Set down all of the data exactly as it appears.

:::::

==> src/rtl/keypad_scan_fifo.sv <==
// keypad_scan_fifo: matrix keypad scanner with frame debounce and long-press detection,
// buffering key events in a FWFT FIFO read through a valid/ready handshake.
module keypad_scan_fifo
  import keypad_pkg::*;
#(
  parameter int ROWS       = KP_ROWS,
  parameter int COLS       = KP_COLS,
  parameter int SCAN_DIV   = 1,
  parameter int DEBOUNCE   = 20,
  parameter int LONG_PRESS = 1000,
  parameter int FIFO_DEPTH = 8
) (
  input  logic                        clk,
  input  logic                        rst,
  input  logic                        scan_en,
  input  logic [COLS-1:0]             col_in,
  output logic [ROWS-1:0]             row_out,
  output logic [KEY_W-1:0]            key_code,
  output logic                        key_long,
  output logic                        key_valid,
  input  logic                        key_ready,
  output logic [$clog2(FIFO_DEPTH):0] fifo_count,
  output logic                        overflow,
  input  logic                        overflow_clr
);
  localparam int RW = ROWS > 1 ? $clog2(ROWS) : 1;
  localparam int CW = COLS > 1 ? $clog2(COLS) : 1;
  localparam int DW = SCAN_DIV > 1 ? $clog2(SCAN_DIV) : 1;
  localparam int CNT_W = $clog2((LONG_PRESS > DEBOUNCE ? LONG_PRESS : DEBOUNCE) + 1);
  localparam int RL_W = $clog2(DEBOUNCE + 1);
  localparam logic [CNT_W-1:0] DB_C = CNT_W'(DEBOUNCE);
  localparam logic [CNT_W-1:0] LP_C = CNT_W'(LONG_PRESS);
  localparam logic [RL_W-1:0] RL_C = RL_W'(DEBOUNCE);
  logic [DW-1:0] r_div;
  logic [RW-1:0] r_row;
  logic [RW-1:0] r_prow [3];
  logic [2:0] r_pv;
  logic [ROWS-1:0] r_row_out;
  logic [COLS-1:0] r_sync1, r_sync2;
  logic [1:0] r_acc_n;
  logic [KEY_W-1:0] r_acc_code;
  kp_state_e r_state;
  logic [KEY_W-1:0] r_cand;
  logic [CNT_W-1:0] r_cnt;
  logic [RL_W-1:0] r_rel;
  logic r_push;
  kp_event_t r_push_ev;
  logic w_last, w_frame, w_key, w_full, w_empty;
  logic [1:0] w_row_n, w_tot;
  logic [2:0] w_sum;
  logic [CW-1:0] w_col;
  logic [KEY_W-1:0] w_code;
  kp_event_t w_head;
  assign row_out = r_row_out;
  assign w_last = r_div == DW'(SCAN_DIV - 1);
  // Row sample happens 3 edges after the row's last drive slot: 1 for the row register, 2 for the synchroniser.
  always_ff @(posedge clk or negedge rst)
    if (!rst) begin
      r_div <= '0;
      r_row <= '0;
      r_row_out <= '1;
      r_pv <= '0;
      r_prow <= '{default: '0};
      r_sync1 <= '1;
      r_sync2 <= '1;
    end else begin
      r_sync1 <= col_in;
      r_sync2 <= r_sync1;
      r_prow[0] <= r_row;
      r_prow[1] <= r_prow[0];
      r_prow[2] <= r_prow[1];
      if (!scan_en) begin
        r_div <= '0;
        r_row <= '0;
        r_row_out <= '1;
        r_pv <= '0;
      end else begin
        r_row_out <= ~(ROWS'(1) << r_row);
        r_div <= w_last ? '0 : r_div + 1'b1;
        if (w_last) r_row <= (r_row == RW'(ROWS - 1)) ? '0 : r_row + 1'b1;
        r_pv <= {r_pv[1:0], w_last};
      end
    end
  always_comb begin
    w_row_n = '0;
    w_col = '0;
    for (int c = 0; c < COLS; c++)
      if (!r_sync2[c]) begin
        w_row_n = (w_row_n == 2'd2) ? 2'd2 : w_row_n + 2'd1;
        w_col = CW'(c);
      end
  end
  assign w_sum = {1'b0, r_acc_n} + {1'b0, w_row_n};
  assign w_tot = w_sum >= 3'd2 ? 2'd2 : w_sum[1:0];
  assign w_code = (w_row_n == 2'd1) ? KEY_W'(r_prow[2]) * KEY_W'(COLS) + KEY_W'(w_col) : r_acc_code;
  assign w_frame = r_pv[2] && r_prow[2] == RW'(ROWS - 1);
  assign w_key = w_tot == 2'd1;
  always_ff @(posedge clk or negedge rst)
    if (!rst) begin
      r_acc_n <= '0;
      r_acc_code <= '0;
    end else if (!scan_en || w_frame) begin
      r_acc_n <= '0;
      r_acc_code <= '0;
    end else if (r_pv[2]) begin
      r_acc_n <= w_tot;
      r_acc_code <= w_code;
    end
  // Ghost frames (two or more keys) leave all debounce state untouched.
  always_ff @(posedge clk or negedge rst)
    if (!rst) begin
      r_state <= IDLE;
      r_cand <= '0;
      r_cnt <= '0;
      r_rel <= '0;
      r_push <= 1'b0;
      r_push_ev <= '0;
    end else begin
      r_push <= 1'b0;
      if (!scan_en) begin
        r_state <= IDLE;
        r_cnt <= '0;
        r_rel <= '0;
      end else if (w_frame && w_tot != 2'd2)
        case (r_state)
          IDLE:
            if (w_key) begin
              r_cand <= w_code;
              r_cnt <= CNT_W'(1);
              r_rel <= '0;
              r_state <= (DEBOUNCE <= 1) ? HELD : ARMING;
              r_push <= DEBOUNCE <= 1;
              r_push_ev <= '{long_p: 1'b0, code: w_code};
            end
          ARMING:
            if (!w_key) begin
              r_state <= IDLE;
              r_cnt <= '0;
            end else if (w_code != r_cand) begin
              r_cand <= w_code;
              r_cnt <= CNT_W'(1);
            end else begin
              r_cnt <= r_cnt + 1'b1;
              if (r_cnt + 1'b1 == DB_C) begin
                r_state <= HELD;
                r_push <= 1'b1;
                r_push_ev <= '{long_p: 1'b0, code: r_cand};
              end
            end
          default:
            if (!w_key) begin
              r_rel <= r_rel + 1'b1;
              if (r_rel + 1'b1 == RL_C) begin
                r_state <= IDLE;
                r_cnt <= '0;
                r_rel <= '0;
              end
            end else if (w_code == r_cand) begin
              r_rel <= '0;
              if (r_state == HELD) begin
                r_cnt <= r_cnt + 1'b1;
                if (r_cnt + 1'b1 == LP_C) begin
                  r_state <= LONG;
                  r_push <= 1'b1;
                  r_push_ev <= '{long_p: 1'b1, code: r_cand};
                end
              end
            end
        endcase
    end
  kp_event_fifo #(.DEPTH(FIFO_DEPTH)) u_fifo (
    .clk     (clk),
    .i_rst_n (rst),
    .i_push  (r_push),
    .i_data  (r_push_ev),
    .i_pop   (key_ready),
    .o_data  (w_head),
    .o_count (fifo_count),
    .o_full  (w_full),
    .o_empty (w_empty)
  );
  assign key_valid = !w_empty;
  assign key_code = key_valid ? w_head.code : '0;
  assign key_long = key_valid && w_head.long_p;
  always_ff @(posedge clk or negedge rst)
    if (!rst) overflow <= 1'b0;
    else if (overflow_clr) overflow <= 1'b0;
    else if (r_push && w_full && !key_ready) overflow <= 1'b1;
endmodule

:::::

Your response ▸
==> src/rtl/keypad_scan_fifo.sv <==
// keypad_scan_fifo: matrix keypad scanner with frame debounce and long-press detection,
// buffering key events in a FWFT FIFO read through a valid/ready handshake.
module keypad_scan_fifo
  import keypad_pkg::*;
#(
  parameter int ROWS       = KP_ROWS,
  parameter int COLS       = KP_COLS,
  parameter int SCAN_DIV   = 1,
  parameter int DEBOUNCE   = 20,
  parameter int LONG_PRESS = 1000,
  parameter int FIFO_DEPTH = 8
) (
  input  logic                        clk,
  input  logic                        rst,
  input  logic                        scan_en,
  input  logic [COLS-1:0]             col_in,
  output logic [ROWS-1:0]             row_out,
  output logic [KEY_W-1:0]            key_code,
  output logic                        key_long,
  output logic                        key_valid,
  input  logic                        key_ready,
  output logic [$clog2(FIFO_DEPTH):0] fifo_count,
  output logic                        overflow,
  input  logic                        overflow_clr
);
  localparam int RW = ROWS > 1 ? $clog2(ROWS) : 1;
  localparam int CW = COLS > 1 ? $clog2(COLS) : 1;
  localparam int DW = SCAN_DIV > 1 ? $clog2(SCAN_DIV) : 1;
  localparam int CNT_W = $clog2((LONG_PRESS > DEBOUNCE ? LONG_PRESS : DEBOUNCE) + 1);
  localparam int RL_W = $clog2(DEBOUNCE + 1);
  localparam logic [CNT_W-1:0] DB_C = CNT_W'(DEBOUNCE);
  localparam logic [CNT_W-1:0] LP_C = CNT_W'(LONG_PRESS);
  localparam logic [RL_W-1:0] RL_C = RL_W'(DEBOUNCE);
  logic [DW-1:0] r_div;
  logic [RW-1:0] r_row;
  logic [RW-1:0] r_prow [3];
  logic [2:0] r_pv;
  logic [ROWS-1:0] r_row_out;
  logic [COLS-1:0] r_sync1, r_sync2;
  logic [1:0] r_acc_n;
  logic [KEY_W-1:0] r_acc_code;
  kp_state_e r_state;
  logic [KEY_W-1:0] r_cand;
  logic [CNT_W-1:0] r_cnt;
  logic [RL_W-1:0] r_rel;
  logic r_push;
  kp_event_t r_push_ev;
  logic w_last, w_frame, w_key, w_full, w_empty;
  logic [1:0] w_row_n, w_tot;
  logic [2:0] w_sum;
  logic [CW-1:0] w_col;
  logic [KEY_W-1:0] w_code;
  kp_event_t w_head;
  assign row_out = r_row_out;
  assign w_last = r_div == DW'(SCAN_DIV - 1);
  // Row sample happens 3 edges after the row's last drive slot: 1 for the row register, 2 for the synchroniser.
  always_ff @(posedge clk or negedge rst)
    if (!rst) begin
      r_div <= '0;
      r_row <= '0;
      r_row_out <= '1;
      r_pv <= '0;
      r_prow <= '{default: '0};
      r_sync1 <= '1;
      r_sync2 <= '1;
    end else begin
      r_sync1 <= col_in;
      r_sync2 <= r_sync1;
      r_prow[0] <= r_row;
      r_prow[1] <= r_prow[0];
      r_prow[2] <= r_prow[1];
      if (!scan_en) begin
        r_div <= '0;
        r_row <= '0;
        r_row_out <= '1;
        r_pv <= '0;
      end else begin
        r_row_out <= ~(ROWS'(1) << r_row);
        r_div <= w_last ? '0 : r_div + 1'b1;
        if (w_last) r_row <= (r_row == RW'(ROWS - 1)) ? '0 : r_row + 1'b1;
        r_pv <= {r_pv[1:0], w_last};
      end
    end
  always_comb begin
    w_row_n = '0;
    w_col = '0;
    for (int c = 0; c < COLS; c++)
      if (!r_sync2[c]) begin
        w_row_n = (w_row_n == 2'd2) ? 2'd2 : w_row_n + 2'd1;
        w_col = CW'(c);
      end
  end
  assign w_sum = {1'b0, r_acc_n} + {1'b0, w_row_n};
  assign w_tot = w_sum >= 3'd2 ? 2'd2 : w_sum[1:0];
  assign w_code = (w_row_n == 2'd1) ? KEY_W'(r_prow[2]) * KEY_W'(COLS) + KEY_W'(w_col) : r_acc_code;
  assign w_frame = r_pv[2] && r_prow[2] == RW'(ROWS - 1);
  assign w_key = w_tot == 2'd1;
  always_ff @(posedge clk or negedge rst)
    if (!rst) begin
      r_acc_n <= '0;
      r_acc_code <= '0;
    end else if (!scan_en || w_frame) begin
      r_acc_n <= '0;
      r_acc_code <= '0;
    end else if (r_pv[2]) begin
      r_acc_n <= w_tot;
      r_acc_code <= w_code;
    end
  // Ghost frames (two or more keys) leave all debounce state untouched.
  always_ff @(posedge clk or negedge rst)
    if (!rst) begin
      r_state <= IDLE;
      r_cand <= '0;
      r_cnt <= '0;
      r_rel <= '0;
      r_push <= 1'b0;
      r_push_ev <= '0;
    end else begin
      r_push <= 1'b0;
      if (!scan_en) begin
        r_state <= IDLE;
        r_cnt <= '0;
        r_rel <= '0;
      end else if (w_frame && w_tot != 2'd2)
        case (r_state)
          IDLE:
            if (w_key) begin
              r_cand <= w_code;
              r_cnt <= CNT_W'(1);
              r_rel <= '0;
              r_state <= (DEBOUNCE <= 1) ? HELD : ARMING;
              r_push <= DEBOUNCE <= 1;
              r_push_ev <= '{long_p: 1'b0, code: w_code};
            end
          ARMING:
            if (!w_key) begin
              r_state <= IDLE;
              r_cnt <= '0;
            end else if (w_code != r_cand) begin
              r_cand <= w_code;
              r_cnt <= CNT_W'(1);
            end else begin
              r_cnt <= r_cnt + 1'b1;
              if (r_cnt + 1'b1 == DB_C) begin
                r_state <= HELD;
                r_push <= 1'b1;
                r_push_ev <= '{long_p: 1'b0, code: r_cand};
              end
            end
          default:
            if (!w_key) begin
              r_rel <= r_rel + 1'b1;
              if (r_rel + 1'b1 == RL_C) begin
                r_state <= IDLE;
                r_cnt <= '0;
                r_rel <= '0;
              end
            end else if (w_code == r_cand) begin
              r_rel <= '0;
              if (r_state == HELD) begin
                r_cnt <= r_cnt + 1'b1;
                if (r_cnt + 1'b1 == LP_C) begin
                  r_state <= LONG;
                  r_push <= 1'b1;
                  r_push_ev <= '{long_p: 1'b1, code: r_cand};
                end
              end
            end
        endcase
    end
  kp_event_fifo #(.DEPTH(FIFO_DEPTH)) u_fifo (
    .clk     (clk),
    .i_rst_n (rst),
    .i_push  (r_push),
    .i_data  (r_push_ev),
    .i_pop   (key_ready),
    .o_data  (w_head),
    .o_count (fifo_count),
    .o_full  (w_full),
    .o_empty (w_empty)
  );
  assign key_valid = !w_empty;
  assign key_code = key_valid ? w_head.code : '0;
  assign key_long = key_valid && w_head.long_p;
  always_ff @(posedge clk or negedge rst)
    if (!rst) overflow <= 1'b0;
    else if (overflow_clr) overflow <= 1'b0;
    else if (r_push && w_full && !key_ready) overflow <= 1'b1;
endmodule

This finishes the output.